There are of course multiple trend lines, capitalism back then was utterly different than modern economic practices, and I’m also a big fan of John Michael Greer, of the archdruid report, who is convinced technological civilization is slowly collapsing for lack of cheap resources, particularly oil.
We have yet to see how it will really pan out, with so many forces pushing so many different ways, but I’m interested in the hegemonic progression you mentioned, so I’ll definitely find those books soon.
Still, just on a personal level, I think I will be doing better in a couple years, but only because of having more work experience, more age, and not really that the economy will be better in general, or that I would be better off than someone my age decades ago.
Formerly T-Bear
@ jemand ; @ Pelham,
As a member of a much earlier generation than the ones you refer, I’m on the fast track to winning the death bet. As such, my view of the future is quite limited, it is nearly impossible for me to make out what tomorrow’s terrain or weather conditions will be or any minutia of the challenges facing people then. I have no valid prescriptions to offer on how specifically those challenges can be met. However, in just over the traditional allotted years, maybe this idea may be of service: be as buoyant as you possibly can make yourself.
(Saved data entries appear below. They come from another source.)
<file path="config.mk">
export PLATFORM = sky130hd
export DESIGN_NAME = ascii_date_day_shifter
export DESIGN_NICKNAME = d
export VERILOG_FILES = /design/src/rtl/ads_pkg.sv /design/src/rtl/ascii_date_day_shifter.sv
export SDC_FILE = /design/constraint.sdc
export NUM_CORES = 2
export LEC_CHECK = 0
export BUFFER_PORTS_ARGS = -buffer_cell sky130_fd_sc_hd__buf_2
export CORE_MARGIN = 5
export CORE_UTILIZATION = 40
export DETAILED_ROUTE_END_ITERATION = 8
export PLACE_DENSITY = 0.67
export SLEW_MARGIN = 40
export SYNTH_ARGS = -nofsm -noshare
export SYNTH_HDL_FRONTEND = slang
export SYNTH_SLANG_ARGS = --single-unit
</file>
<file path="constraint.sdc">
create_clock -name i_clk -period 8.3 [get_ports i_clk]
set_clock_uncertainty 0.2 [all_clocks]
set_input_delay 1.245 -clock i_clk [delete_from_list [all_inputs] [get_ports i_clk]]
set_output_delay 1.245 -clock i_clk [all_outputs]
set_load 0.02 [all_outputs]
</file>
<file path="src/rtl/ads_pkg.sv">
`default_nettype none

package ads_pkg;

    // Width of the signed day offset that is taken from the input port.
    localparam int OFFSET_BITS = 24;

    // Signed width of the shifted serial day sum: holds the largest date serial plus any offset.
    localparam int Z_BITS = ((OFFSET_BITS > 22) ? OFFSET_BITS : 22) + 2;

    // Register stages from the start strobe to the result strobe.
    localparam int PIPE_DEPTH = 15;

    localparam logic [7:0] CH_ZERO = 8'h30;
    localparam logic [7:0] CH_NINE = 8'h39;
    localparam logic [7:0] CH_DASH = 8'h2D;

    localparam logic [13:0] YEAR_MIN = 14'd1970;
    localparam logic [13:0] YEAR_MAX = 14'd9999;

    // Days in one 400 year cycle.
    localparam int ERA_DAYS = 146097;

    // The serial is counted from March 1 of year -400, so every legal result is positive.
    // 0000-01-01 sits 60 days before the first March 1 of year 0.
    localparam int T_MIN = ERA_DAYS - 60;
    // 9999-12-31.
    localparam int T_MAX = 3798461;

    // Round-up reciprocals: floor(x / D) == (x * M) >> S for every x below 2**n,
    // where S = n + ceil(log2(D)).
    localparam int          SH_C100  = 21;  // x < 2**14
    localparam logic [63:0] M_C100   = ((64'd1 << SH_C100) + 64'd99) / 64'd100;
    localparam int          SH_ERA   = 40;  // x < 2**22
    localparam logic [63:0] M_ERA    = ((64'd1 << SH_ERA) + 64'd146096) / 64'd146097;
    localparam int          SH_C1460 = 29;  // x < 2**18
    localparam logic [63:0] M_C1460  = ((64'd1 << SH_C1460) + 64'd1459) / 64'd1460;
    localparam int          SH_C36524 = 34; // x < 2**18
    localparam logic [63:0] M_C36524 = ((64'd1 << SH_C36524) + 64'd36523) / 64'd36524;
    localparam int          SH_C365  = 27;  // x < 2**18
    localparam logic [63:0] M_C365   = ((64'd1 << SH_C365) + 64'd364) / 64'd365;
    localparam int          SH_C100S = 16;  // x < 2**9
    localparam logic [63:0] M_C100S  = ((64'd1 << SH_C100S) + 64'd99) / 64'd100;
    localparam int          SH_C153  = 19;  // x < 2**11
    localparam logic [63:0] M_C153   = ((64'd1 << SH_C153) + 64'd152) / 64'd153;
    localparam int          SH_C10   = 11;  // x < 2**7
    localparam logic [63:0] M_C10    = ((64'd1 << SH_C10) + 64'd9) / 64'd10;

    // Days in a calendar month, zero for a month code that means nothing.
    function automatic logic [4:0] month_len(input logic [3:0] mon, input logic leap);
        logic [4:0] len;
        unique case (mon)
            4'd1, 4'd3, 4'd5, 4'd7, 4'd8, 4'd10, 4'd12: len = 5'd31;
            4'd4, 4'd6, 4'd9, 4'd11:                     len = 5'd30;
            4'd2:                                        len = leap ? 5'd29 : 5'd28;
            default:                                     len = 5'd0;
        endcase
        return len;
    endfunction

    // Days from March 1 to the first day of the month, months counted from March.
    function automatic logic [8:0] cum_days(input logic [3:0] mp);
        logic [8:0] days;
        unique case (mp)
            4'd0:    days = 9'd0;
            4'd1:    days = 9'd31;
            4'd2:    days = 9'd61;
            4'd3:    days = 9'd92;
            4'd4:    days = 9'd122;
            4'd5:    days = 9'd153;
            4'd6:    days = 9'd184;
            4'd7:    days = 9'd214;
            4'd8:    days = 9'd245;
            4'd9:    days = 9'd275;
            4'd10:   days = 9'd306;
            4'd11:   days = 9'd337;
            default: days = 9'd0;
        endcase
        return days;
    endfunction

    // Day of a March-based year at which a calendar month starts.
    function automatic logic [8:0] doy_base(input logic [3:0] mon);
        logic [3:0] mp;
        mp = (mon > 4'd2) ? mon - 4'd3 : mon + 4'd9;
        return cum_days(mp);
    endfunction

    // Two ASCII digits of a value below 100, tens in the upper byte.
    function automatic logic [15:0] two_digits(input logic [6:0] val);
        logic [14:0] prod;
        logic [3:0]  tens;
        logic [6:0]  units;
        prod  = 15'(val) * 15'(M_C10);
        tens  = 4'(prod >> SH_C10);
        units = val - 7'(tens) * 7'd10;
        return {CH_ZERO + 8'(tens), CH_ZERO + 8'(units)};
    endfunction

endpackage

`default_nettype wire

</file>
<file path="src/rtl/ascii_date_day_shifter.sv">
// Adds a signed day offset to an ASCII date "YYYY-MM-DD" and returns the
// shifted date in ASCII with o_ok. A date is taken on every cycle with start
// high; busy is always low, so one date per clock is sustained. Each result
// appears on o_valid exactly 15 cycles after its start, in order, for one
// cycle only: the receiver cannot hold it off and must take it then. The
// latency is set by the 15 register stages of the constant-reciprocal
// multipliers that convert the date to a day serial and back. A malformed
// date, a year before 1970, a bad month or day, or a result outside years
// 0..9999 gives o_ok low and all characters zero.

`default_nettype none

module ascii_date_day_shifter (
    input  logic                                  i_clk,
    input  logic                                  i_rst_n,
    input  logic                                  start,
    output logic                                  busy,
    input  logic [7:0]                            i_in_char_0,
    input  logic [7:0]                            i_in_char_1,
    input  logic [7:0]                            i_in_char_2,
    input  logic [7:0]                            i_in_char_3,
    input  logic [7:0]                            i_in_char_4,
    input  logic [7:0]                            i_in_char_5,
    input  logic [7:0]                            i_in_char_6,
    input  logic [7:0]                            i_in_char_7,
    input  logic [7:0]                            i_in_char_8,
    input  logic [7:0]                            i_in_char_9,
    input  logic signed [ads_pkg::OFFSET_BITS-1:0] i_day_offset,
    output logic                                  o_valid,
    output logic [7:0]                            o_out_char_0,
    output logic [7:0]                            o_out_char_1,
    output logic [7:0]                            o_out_char_2,
    output logic [7:0]                            o_out_char_3,
    output logic [7:0]                            o_out_char_4,
    output logic [7:0]                            o_out_char_5,
    output logic [7:0]                            o_out_char_6,
    output logic [7:0]                            o_out_char_7,
    output logic [7:0]                            o_out_char_8,
    output logic [7:0]                            o_out_char_9,
    output logic                                  o_ok
);

    localparam int ZB = ads_pkg::Z_BITS;

    // Control: valid and ok travel with each transaction.
    logic [ads_pkg::PIPE_DEPTH-1:0] r_vld;
    logic [ads_pkg::PIPE_DEPTH-1:0] r_ok;
    logic [ads_pkg::PIPE_DEPTH-1:0] n_ok;

    // Stage A: parse and check.
    logic [7:0]  ch [10];
    logic [3:0]  dv [10];
    logic        fmt_ok;
    logic        leap;
    logic        date_ok;
    logic [13:0] yr;
    logic [6:0]  yr_hi;
    logic [6:0]  yr_lo;
    logic [6:0]  mo;
    logic [6:0]  dy;
    logic [4:0]  maxd;
    logic [13:0] n_a_yp;
    logic [8:0]  n_a_doy;
    logic [13:0] r_a_yp;
    logic [8:0]  r_a_doy;
    logic signed [ads_pkg::OFFSET_BITS-1:0] r_a_off;

    // Stage B: days up to the input date, and its year divided by 100.
    logic [28:0] prod_b;
    logic [6:0]  n_b_q100;
    logic [21:0] n_b_p;
    logic [6:0]  r_b_q100;
    logic [21:0] r_b_p;
    logic signed [ads_pkg::OFFSET_BITS-1:0] r_b_off;

    // Stage C: add offset and check range.
    logic signed [ZB-1:0] t_full;
    logic        in_range;
    logic [21:0] r_c_t;

    // Stage D: era.
    logic [44:0] prod_d;
    logic [4:0]  n_d_era;
    logic [4:0]  r_d_era;
    logic [21:0] r_d_t;

    // Stage E: day of era.
    logic [17:0] n_e_doe;
    logic [17:0] r_e_doe;
    logic [4:0]  r_e_era;

    // Stage F: leap corrections.
    logic [36:0] prod_f1;
    logic [36:0] prod_f2;
    logic [6:0]  r_f_a1;
    logic [2:0]  r_f_a2;
    logic [17:0] r_f_doe;
    logic [4:0]  r_f_era;

    // Stage G.
    logic [17:0] r_g_n;
    logic [17:0] r_g_doe;
    logic [4:0]  r_g_era;

    // Stage H: year of era.
    logic [36:0] prod_h;
    logic [8:0]  r_h_yoe;
    logic [17:0] r_h_doe;
    logic [4:0]  r_h_era;

    // Stage I.
    logic [18:0] prod_i;
    logic [1:0]  r_i_yc;
    logic [8:0]  r_i_yoe;
    logic [17:0] r_i_doe;
    logic [4:0]  r_i_era;

    // Stage J: day of year, shifted year.
    logic [8:0]  r_j_doy;
    logic [13:0] r_j_yr;

    // Stage K: March-based month.
    logic [11:0] k_x;
    logic [23:0] prod_k;
    logic [3:0]  r_k_mp;
    logic [8:0]  r_k_doy;
    logic [13:0] r_k_yr;

    // Stage L: calendar month, day, year.
    logic [3:0]  n_l_mon;
    logic [3:0]  r_l_mon;
    logic [4:0]  r_l_dd;
    logic [13:0] r_l_ry;

    // Stage M and N: year into two halves.
    logic [28:0] prod_m;
    logic [6:0]  r_m_h;
    logic [13:0] r_m_ry;
    logic [3:0]  r_m_mon;
    logic [4:0]  r_m_dd;
    logic [6:0]  r_n_h;
    logic [6:0]  r_n_lo;
    logic [3:0]  r_n_mon;
    logic [4:0]  r_n_dd;

    // Stage O: characters.
    logic [15:0] pr_h;
    logic [15:0] pr_lo;
    logic [15:0] pr_mon;
    logic [15:0] pr_dd;
    logic [7:0]  n_o_char [10];
    logic [7:0]  r_o_char [10];

    assign busy = 1'b0;

    assign ch[0] = i_in_char_0;
    assign ch[1] = i_in_char_1;
    assign ch[2] = i_in_char_2;
    assign ch[3] = i_in_char_3;
    assign ch[4] = i_in_char_4;
    assign ch[5] = i_in_char_5;
    assign ch[6] = i_in_char_6;
    assign ch[7] = i_in_char_7;
    assign ch[8] = i_in_char_8;
    assign ch[9] = i_in_char_9;

    always_comb begin
        fmt_ok = (ch[4] == ads_pkg::CH_DASH) && (ch[7] == ads_pkg::CH_DASH);
        for (int k = 0; k < 10; k++) begin
            dv[k] = 4'(ch[k] - ads_pkg::CH_ZERO);
            if (k != 4 && k != 7 &&
                (ch[k] < ads_pkg::CH_ZERO || ch[k] > ads_pkg::CH_NINE)) begin
                fmt_ok = 1'b0;
            end
        end
        yr    = 14'(dv[0]) * 14'd1000 + 14'(dv[1]) * 14'd100 + 14'(dv[2]) * 14'd10
              + 14'(dv[3]);
        yr_hi = 7'(dv[0]) * 7'd10 + 7'(dv[1]);
        yr_lo = 7'(dv[2]) * 7'd10 + 7'(dv[3]);
        mo    = 7'(dv[5]) * 7'd10 + 7'(dv[6]);
        dy    = 7'(dv[8]) * 7'd10 + 7'(dv[9]);
        // Leap: divisible by 4, and a century year only when divisible by 400.
        leap  = (yr_lo[1:0] == 2'd0) && ((yr_lo != 7'd0) || (yr_hi[1:0] == 2'd0));
        maxd  = ads_pkg::month_len(mo[3:0], leap);
        date_ok = fmt_ok && (yr >= ads_pkg::YEAR_MIN) && (yr <= ads_pkg::YEAR_MAX)
               && (mo >= 7'd1) && (mo <= 7'd12) && (dy >= 7'd1) && (dy <= 7'(maxd));
        // January and February count with the year before.
        n_a_yp  = yr - 14'(mo <= 7'd2);
        n_a_doy = ads_pkg::doy_base(mo[3:0]) + 9'(dy) - 9'd1;
    end

    always_comb begin
        prod_b   = 29'(r_a_yp) * 29'(ads_pkg::M_C100);
        n_b_q100 = 7'(prod_b >> ads_pkg::SH_C100);
        n_b_p    = 22'(r_a_yp) * 22'd365 + 22'(r_a_yp >> 2) + 22'(r_a_doy);
    end

    always_comb begin
        t_full = $signed(ZB'(r_b_p)) - $signed(ZB'(r_b_q100))
               + $signed(ZB'(r_b_q100 >> 2)) + ZB'(r_b_off)
               + $signed(ZB'(ads_pkg::ERA_DAYS));
        in_range = (t_full >= $signed(ZB'(ads_pkg::T_MIN)))
                && (t_full <= $signed(ZB'(ads_pkg::T_MAX)));
    end

    always_comb begin
        prod_d  = 45'(r_c_t) * 45'(ads_pkg::M_ERA);
        n_d_era = 5'(prod_d >> ads_pkg::SH_ERA);
        n_e_doe = 18'(r_d_t - 22'(r_d_era) * 22'(ads_pkg::ERA_DAYS));
        prod_f1 = 37'(r_e_doe) * 37'(ads_pkg::M_C1460);
        prod_f2 = 37'(r_e_doe) * 37'(ads_pkg::M_C36524);
        prod_h  = 37'(r_g_n) * 37'(ads_pkg::M_C365);
        prod_i  = 19'(r_h_yoe) * 19'(ads_pkg::M_C100S);
        k_x     = 12'(r_j_doy) * 12'd5 + 12'd2;
        prod_k  = 24'(k_x) * 24'(ads_pkg::M_C153);
        n_l_mon = (r_k_mp < 4'd10) ? r_k_mp + 4'd3 : r_k_mp - 4'd9;
        prod_m  = 29'(r_l_ry) * 29'(ads_pkg::M_C100);
    end

    always_comb begin
        pr_h   = ads_pkg::two_digits(r_n_h);
        pr_lo  = ads_pkg::two_digits(r_n_lo);
        pr_mon = ads_pkg::two_digits(7'(r_n_mon));
        pr_dd  = ads_pkg::two_digits(7'(r_n_dd));
        n_o_char[0] = pr_h[15:8];
        n_o_char[1] = pr_h[7:0];
        n_o_char[2] = pr_lo[15:8];
        n_o_char[3] = pr_lo[7:0];
        n_o_char[4] = ads_pkg::CH_DASH;
        n_o_char[5] = pr_mon[15:8];
        n_o_char[6] = pr_mon[7:0];
        n_o_char[7] = ads_pkg::CH_DASH;
        n_o_char[8] = pr_dd[15:8];
        n_o_char[9] = pr_dd[7:0];
        // Drop the characters of a failed transaction.
        if (!r_ok[ads_pkg::PIPE_DEPTH-2]) begin
            for (int k = 0; k < 10; k++) begin
                n_o_char[k] = 8'h00;
            end
        end
    end

    always_comb begin
        n_ok    = {r_ok[ads_pkg::PIPE_DEPTH-2:0], date_ok};
        n_ok[2] = r_ok[1] && in_range;
    end

    always_ff @(posedge i_clk) begin
        if (!i_rst_n) begin
            r_vld <= '0;
            r_ok  <= '0;
        end else begin
            r_vld <= {r_vld[ads_pkg::PIPE_DEPTH-2:0], start};
            r_ok  <= n_ok;
        end
    end

    always_ff @(posedge i_clk) begin
        r_a_yp   <= n_a_yp;
        r_a_doy  <= n_a_doy;
        r_a_off  <= i_day_offset;

        r_b_q100 <= n_b_q100;
        r_b_p    <= n_b_p;
        r_b_off  <= r_a_off;

        r_c_t    <= t_full[21:0];

        r_d_era  <= n_d_era;
        r_d_t    <= r_c_t;

        r_e_doe  <= n_e_doe;
        r_e_era  <= r_d_era;

        r_f_a1   <= 7'(prod_f1 >> ads_pkg::SH_C1460);
        r_f_a2   <= 3'(prod_f2 >> ads_pkg::SH_C36524);
        r_f_doe  <= r_e_doe;
        r_f_era  <= r_e_era;

        r_g_n    <= r_f_doe - 18'(r_f_a1) + 18'(r_f_a2) - 18'(r_f_doe == 18'd146096);
        r_g_doe  <= r_f_doe;
        r_g_era  <= r_f_era;

        r_h_yoe  <= 9'(prod_h >> ads_pkg::SH_C365);
        r_h_doe  <= r_g_doe;
        r_h_era  <= r_g_era;

        r_i_yc   <= 2'(prod_i >> ads_pkg::SH_C100S);
        r_i_yoe  <= r_h_yoe;
        r_i_doe  <= r_h_doe;
        r_i_era  <= r_h_era;

        r_j_doy  <= 9'(r_i_doe - (18'(r_i_yoe) * 18'd365 + 18'(r_i_yoe >> 2)
                    - 18'(r_i_yc)));
        r_j_yr   <= 14'(r_i_yoe) + 14'(r_i_era) * 14'd400;

        r_k_mp   <= 4'(prod_k >> ads_pkg::SH_C153);
        r_k_doy  <= r_j_doy;
        r_k_yr   <= r_j_yr;

        r_l_mon  <= n_l_mon;
        r_l_dd   <= 5'(r_k_doy - ads_pkg::cum_days(r_k_mp) + 9'd1);
        // Undo the one-era shift and move January and February into the next year.
        r_l_ry   <= r_k_yr - 14'd400 + 14'(n_l_mon <= 4'd2);

        r_m_h    <= 7'(prod_m >> ads_pkg::SH_C100);
        r_m_ry   <= r_l_ry;
        r_m_mon  <= r_l_mon;
        r_m_dd   <= r_l_dd;

        r_n_h    <= r_m_h;
        r_n_lo   <= 7'(r_m_ry - 14'(r_m_h) * 14'd100);
        r_n_mon  <= r_m_mon;
        r_n_dd   <= r_m_dd;

        r_o_char <= n_o_char;
    end

    assign o_valid      = r_vld[ads_pkg::PIPE_DEPTH-1];
    assign o_ok         = r_ok[ads_pkg::PIPE_DEPTH-1];
    assign o_out_char_0 = r_o_char[0];
    assign o_out_char_1 = r_o_char[1];
    assign o_out_char_2 = r_o_char[2];
    assign o_out_char_3 = r_o_char[3];
    assign o_out_char_4 = r_o_char[4];
    assign o_out_char_5 = r_o_char[5];
    assign o_out_char_6 = r_o_char[6];
    assign o_out_char_7 = r_o_char[7];
    assign o_out_char_8 = r_o_char[8];
    assign o_out_char_9 = r_o_char[9];

endmodule

`default_nettype wire
</file>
By buoyant I refer to becoming as valuable as you can make yourselves, knowledgable, skilled, creative, learned, experienced or any other attribute that makes you of value to others. If you are not buoyant by being of value to others, the only other condition is to become, as most will become, sediment, inert, an indistinguishable part of humanity’s path through time, much like the chalk cliffs of Dover mark the passing of countless sea creatures. Jemand’s description shows the makings of that buoyancy, there is a balance there that most others do not share. Although by probable modest means, the direction to an unencumbered state of living is an act of buoyancy, the fetters of servicing debt and unrestrained desire for every whim that passes will not likely be a drag into the wage slavery which condemns most of humanity into perpetual servitude. You may find in attaining some semblance of buoyancy that time and the ability to command and use time is the greatest asset there can be. But then, maybe not. That is what the future is for, to find out. Whatever, don’t waste your time in trying to change those things you cannot, or become attached to anything that does not help being buoyant; those things are for those destined to be sediment. Be other.